How to use notation in NMR spectroscopy?

Every compound will have its name to easily identify it and differentiate it from others. We can have even IUPAC names to name each compound in an unique and unambiguous way. Similarly if a sample in NMR has notation, we can get a quick information about the compound and its spectra. So here we will see how we can give notation for a compound active in NMR spectroscopy.

Rules for notation in NMR

Even these are not the hard defined rules for specifying notation in NMR, we can start here with few points to simplify our discussion.

Rule 1: Each magnetically non-equivalent nuclei is designated by alphabetical letters like A,B,C etc.

Let’s take simple example, propane here. 

You can find that it has two types of protons one is of CH₃ and another one is CH₂. Another CH₃ is chemically and magnetically equivalent to first CH₃. Each type of nuclei can be designated with letters, so the notation will be AB.

Rule 2: Next the number of magnetically each equivalent nuclei is indicated as subscript.

If we continue with the above example, propane has totally 6 protons in two CH3 groups all being equivalent. Similarly, 2 protons exist in CH2. Therefore the notation of propane will be A₆B₂.

Let’s take another example.

In isopentane, you can find two sets of magnetically equivalent CH₃ protons indicated by letters ‘a’ and one CH group indicated by letter ‘b’ , one –CH₂ group indicated by letter ‘c’ and finally one –CH3 group indicated by letter ‘d’.
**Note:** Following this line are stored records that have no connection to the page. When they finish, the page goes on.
`src/rtl/ls138_scan_ctrl_if.sv`:
```
// Control bundle between the scan controller and the 3-to-8 decoder it drives.
// The master side supplies en/mask; the slave (controller) drives the decoder pins.
interface ls138_scan_ctrl_if;
  logic       en;
  logic [7:0] mask;
  logic       C;
  logic       B;
  logic       A;
  logic       G;
  logic       G2A;
  logic       G2B;
  logic [2:0] digit_idx;
  logic       digit_strobe;

  modport master (
    output en, mask,
    input  C, B, A, G, G2A, G2B, digit_idx, digit_strobe
  );

  modport slave (
    input  en, mask,
    output C, B, A, G, G2A, G2B, digit_idx, digit_strobe
  );
endinterface

```
`src/rtl/ls138_scan_ctrl.sv`:
```
// Scan controller for a 3-to-8 decoder: steps through the masked lines, holding each
// for DWELL_CYC cycles, with a BLANK_CYC-cycle decoder-disabled gap before every line.
//
// state   | meaning
// --------+----------------------------------------------------------
// S_IDLE  | decoder blanked, address held, waiting for en and mask!=0
// S_BLANK | decoder blanked, new address settling
// S_DWELL | decoder active on the current line
module ls138_scan_ctrl #(
  parameter int DWELL_CYC = 50000,
  parameter int BLANK_CYC = 16
) (
  input  logic                clk,
  input  logic                rst_n,
  ls138_scan_ctrl_if.slave    bus
);

  localparam int CNT_MAX = (DWELL_CYC > BLANK_CYC) ? DWELL_CYC : BLANK_CYC;
  localparam int CW      = (CNT_MAX < 2) ? 1 : $clog2(CNT_MAX);
  localparam logic [CW-1:0] DWELL_TC = CW'(DWELL_CYC - 1);
  localparam logic [CW-1:0] BLANK_TC = CW'(BLANK_CYC - 1);

  typedef enum logic [1:0] {
    S_IDLE  = 2'd0,
    S_BLANK = 2'd1,
    S_DWELL = 2'd2
  } state_t;

  state_t        state_q, state_d;
  logic [CW-1:0] cnt_q, cnt_d;
  logic [2:0]    addr_q, addr_d;
  logic          act_q, act_d;
  logic          dis_q, dis_d;
  logic          strobe_q, strobe_d;

  function automatic logic [2:0] first_line(input logic [7:0] m);
    logic [2:0] r;
    r = 3'd0;
    for (int i = 7; i >= 0; i--) begin
      if (m[i]) r = 3'(i);
    end
    return r;
  endfunction

  // Scanning offsets downward lets the nearest set bit above p win; offset 8 wraps to p.
  function automatic logic [2:0] next_line(input logic [2:0] p, input logic [7:0] m);
    logic [2:0] r;
    logic [2:0] c;
    r = p;
    for (int i = 8; i >= 1; i--) begin
      c = p + 3'(i);
      if (m[c]) r = c;
    end
    return r;
  endfunction

  always_comb begin
    state_d = state_q;
    cnt_d   = cnt_q + 1'b1;
    addr_d  = addr_q;
    case (state_q)
      S_IDLE: begin
        cnt_d = '0;
        if (bus.en && (bus.mask != 8'h00)) begin
          state_d = S_BLANK;
          addr_d  = first_line(bus.mask);
        end
      end
      S_BLANK: begin
        if (!bus.en)                state_d = S_IDLE;
        else if (cnt_q == BLANK_TC) state_d = S_DWELL;
      end
      S_DWELL: begin
        if (!bus.en) begin
          state_d = S_IDLE;
        end else if (cnt_q == DWELL_TC) begin
          if (bus.mask != 8'h00) begin
            state_d = S_BLANK;
            addr_d  = next_line(addr_q, bus.mask);
          end else begin
            state_d = S_IDLE;
          end
        end
      end
      default: state_d = S_IDLE;
    endcase
    if (state_d != state_q) cnt_d = '0;
    act_d    = (state_d == S_DWELL);
    dis_d    = (state_d != S_DWELL);
    strobe_d = (state_d == S_DWELL) && (state_q != S_DWELL);
  end

  always_ff @(posedge clk or negedge rst_n) begin
    if (!rst_n) begin
      state_q  <= S_IDLE;
      cnt_q    <= '0;
      addr_q   <= 3'd0;
      act_q    <= 1'b0;
      dis_q    <= 1'b1;
      strobe_q <= 1'b0;
    end else begin
      state_q  <= state_d;
      cnt_q    <= cnt_d;
      addr_q   <= addr_d;
      act_q    <= act_d;
      dis_q    <= dis_d;
      strobe_q <= strobe_d;
    end
  end

  assign bus.C            = addr_q[2];
  assign bus.B            = addr_q[1];
  assign bus.A            = addr_q[0];
  assign bus.digit_idx    = addr_q;
  assign bus.G            = act_q;
  assign bus.G2A          = dis_q;
  assign bus.G2B          = dis_q;
  assign bus.digit_strobe = strobe_q;

endmodule
```
`src/flat_wrapper.sv`:
```
// flat-port wrapper written by rule: the top's interface ports become plain ports
module ls138_scan_ctrl_flat 
#(
  parameter int DWELL_CYC = 50000,
  parameter int BLANK_CYC = 16
)
  (clk, rst_n, bus_en, bus_mask, bus_C, bus_B, bus_A, bus_G, bus_G2A, bus_G2B, bus_digit_idx, bus_digit_strobe);
  ls138_scan_ctrl_if bus_i ();
  input  logic clk;
  input  logic rst_n;
  input wire logic [$bits(bus_i.en)-1:0] bus_en;
  input wire logic [$bits(bus_i.mask)-1:0] bus_mask;
  output wire logic [$bits(bus_i.C)-1:0] bus_C;
  output wire logic [$bits(bus_i.B)-1:0] bus_B;
  output wire logic [$bits(bus_i.A)-1:0] bus_A;
  output wire logic [$bits(bus_i.G)-1:0] bus_G;
  output wire logic [$bits(bus_i.G2A)-1:0] bus_G2A;
  output wire logic [$bits(bus_i.G2B)-1:0] bus_G2B;
  output wire logic [$bits(bus_i.digit_idx)-1:0] bus_digit_idx;
  output wire logic [$bits(bus_i.digit_strobe)-1:0] bus_digit_strobe;
  assign bus_i.en = bus_en;
  assign bus_i.mask = bus_mask;
  assign bus_C = bus_i.C;
  assign bus_B = bus_i.B;
  assign bus_A = bus_i.A;
  assign bus_G = bus_i.G;
  assign bus_G2A = bus_i.G2A;
  assign bus_G2B = bus_i.G2B;
  assign bus_digit_idx = bus_i.digit_idx;
  assign bus_digit_strobe = bus_i.digit_strobe;
  ls138_scan_ctrl #(.DWELL_CYC(DWELL_CYC), .BLANK_CYC(BLANK_CYC)) u_core (.clk(clk), .rst_n(rst_n), .bus(bus_i));
endmodule
```
`config.mk`:
```
export PLATFORM = sky130hd
export DESIGN_NAME = ls138_scan_ctrl_flat
export DESIGN_NICKNAME = d
export VERILOG_FILES = /design/src/rtl/ls138_scan_ctrl_if.sv /design/src/rtl/ls138_scan_ctrl.sv /design/src/flat_wrapper.sv
export SDC_FILE = /design/constraint.sdc
export NUM_CORES = 1
export LEC_CHECK = 0
export BUFFER_PORTS_ARGS = -buffer_cell sky130_fd_sc_hd__buf_2
export CAP_MARGIN = 15
export CORE_ASPECT_RATIO = 1.2
export CORE_MARGIN = 2
export CORE_UTILIZATION = 45
export DETAILED_ROUTE_END_ITERATION = 8
export HOLD_SLACK_MARGIN = 0.15
export PLACE_DENSITY = 0.72
export SKIP_CTS_REPAIR_TIMING = 1
export SLEW_MARGIN = 10
export SYNTH_ARGS = -nofsm -noshare
export SYNTH_HDL_FRONTEND = slang
export SYNTH_SLANG_ARGS = --single-unit
```
`constraint.sdc`:
```
create_clock -name clk -period 6.1 [get_ports clk]
set_input_delay 0.61 -clock clk [delete_from_list [all_inputs] [get_ports clk]]
set_output_delay 0.61 -clock clk [all_outputs]
set_load 0.02 [all_outputs]
```
==> results of run 1 <==
## kinds of logic after synthesis
kind of cell             Yosys count  share of synthesized area (%)
AO/OA/AOI/OAI                     39                           13.4
flip-flops                        24                           31.3
multiplexers                      20                           16.5
XOR/XNOR                          16                           7.67
adder cells (fa/ha/maj)            3                           1.95
buffers and inverters             25                           6.24
AND/OR/NAND/NOR                   90                           22.9
## per-layer routing
layer / vias to the layer above / track usage (%) / part of all wire [%]
li1: 798 / - / -
met1: 817 / 21.6 / 40
met2: 35 / 37.1 / 54
met3: 12 / 2.51 / 2.7
met4: 0 / 7.73 / 3.4
met5: - / 0 / 0
## power groups by stage
stage               sequential [W]  clock, W  combinational [W]
CTS                       0.000188  0.000141           0.000258
global route              0.000191  0.000149           0.000283
floorplan                 0.000179         0           0.000226
global placement          0.000192         0           0.000257
finish                    0.000188  0.000141           0.000260
detailed placement        0.000192         0           0.000257
## stage by stage
stage	area (um2)	hold slack (ns)
3_3_place_gp	2010	0.450
5_1_grt	2080	0.343
3_5_place_dp	2010	0.456
4_1_cts	2080	0.326
2_1_floorplan	1930	0.314
6_report	2080	0.301
## synthesized netlist by cell type, types with 2 or more instances
library cell and instances:
a211oi_1 3, a21boi_1 2, a21oi_1 7, a311oi_1 2
a31oi_1 4, a41oi_1 3, and2_1 6, and3_1 3
buf_2 3, buf_4 4, clkbuf_1 9, dfrtp_1 23
ha_1 3, inv_1 8, mux2_2 4, mux2i_1 7
mux4_2 8, nand2_1 17, nand2b_1 3, nand3_1 4
nand4_1 9, nor2_1 30, nor2b_1 3, nor3_1 7
nor4_1 3, o211ai_1 2, o21ai_0 4, o21ai_1 3
o22ai_1 2, o31ai_1 2, xnor2_1 8, xor2_1 7
## sequential cells by signal (all words and copies together), names as in the netlist
register                 flops
u_core.cnt_q                16
u_core.bus.digit_idx         3
u_core.state_q               2
u_core.bus.G                 1
u_core.bus.G2A               1
u_core.bus.digit_strobe      1
## worst max path at each step
| stage | start | to | cells past startpoint |
|---|---|---|---|
| 6_report | u_core.bus.digit_idx[0] | u_core.bus.digit_idx[0] | 9 |
| 5_1_grt | u_core.bus.digit_idx[0] | u_core.bus.digit_idx[0] | 9 |
| 4_1_cts | u_core.bus.digit_idx[0] | u_core.bus.digit_idx[0] | 9 |
| 3_5_place_dp | u_core.bus.digit_idx[0] | u_core.bus.digit_idx[0] | 9 |
| 3_3_place_gp | u_core.bus.digit_idx[0] | u_core.bus.digit_idx[0] | 9 |
| 2_1_floorplan | u_core.bus.digit_idx[1] | u_core.bus.digit_idx[1] | 12 |
## layout make-up
| class | count | share of cell area, % |
|---|---|---|
| flip-flops and latches | 24 | 29.0 |
| repair buffers | 20 | 4.82 |
| multi-input cells | 168 | 58.0 |
| well taps | 56 | 3.37 |
| clock buffers | 3 | 1.99 |
| inverters | 8 | 1.45 |
| clock inverters | 1 | 1.45 |
## worst reg2reg max path: stages (launching register included)
cell,delay (ns)
dfrtp_1,0.84
inv_1,0.19
ha_1,0.59
mux4_2,0.61
mux2i_1,0.30
nor2_1,0.07
a41oi_1,0.23
a211oi_1,0.12
o21ai_1,0.16
o211ai_1,0.10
The corresponding number of protons are 3+3=6 of a, 1 of b, 2 of c and 3 of d. So its notation will be A₆BC₂D₃

Rule 3: Heteronuclear atom is designated by a different letter like X, Y and Z.

Suppose we are giving notation to the protons in the molecule and the compound contains a different nucleus which can also give NMR signal. Then we should label it with a different alphabet.

For example, consider fluoropropane.

It contains different protons as  -CH₃ , -CH₂ and -CH₂F. In the –CH₂F both proton and fluorine can give NMR signal but both are not of similar nuclei hence their chemical shifts differ by a lot. So the heteronuclei is indicated by letter X.

Combining all the rules, the notation of above compound will be A₃B₂C₂X.

Rule 3: Nuclei which are chemically equivalent but magnetically not equivalent are indicated by same letter differentiated by prime.

Consider nitrobenzene.

It has one proton on each carbon, but they differ in their position relative to the nitro group. Two protons are at ortho position indicated by A, two protons are at meta position indicated by A’ and one proton in at para position indicated by A’’.

All these protons differ slightly in their chemical shift hence indicated by same letter but differentiated by prime.

So the notation will be A₂A’₂ A’’

Advantages of notation in NMR

Notation in NMR spectroscopy has several advantages. First you can easily know how many types of chemically non-equivalent nuclei present in the sample. For example, let’s take ethanol.

It shows three signals each with protons in -CH₃, -CH₂ and –OH. We can easily designate it as ABC indicating that the sample produces totally three NMR signals by each type of nuclei.

Second, it can give the relative ratios of peak heights in NMR spectra. In the above example, the subscript of each letter indicates the number of corresponding protons. So if we take ratio, ethanol gives three signals with ratio of their heights as 3:2:1

Third, we can easily identify any hetero nuclei present in the sample. For example, fluoroethane can be designated as A₃B₂X which indicates that it gives totally  three NMR signals of which two are of similar type of nuclei and another one is different type of nuclei all being NMR active. Here A and B indicates signals by protons of CH₃ and CH₂ while X indicates the signal of Fluorine.

Finally, NMR notation can also give information about nuclei with a slight difference in magnetic environment. Let’s consider the following example.

Vinyl fluoride can have a notation of AA’BX which indicates totally four NMR signals. As seen above, of these four signals, three are due to protons and one is due to fluorine. But again here you can find that the protons which are cis and trans to fluorine are magnetically not equivalent hence produce different NMR signals.

Even they are magnetically non-equivalent, their chemical shifts fall very close to each other hence designated by same letter using prime. So Protons indicated by letter A and A’ appear as different signals but with less separation of peaks.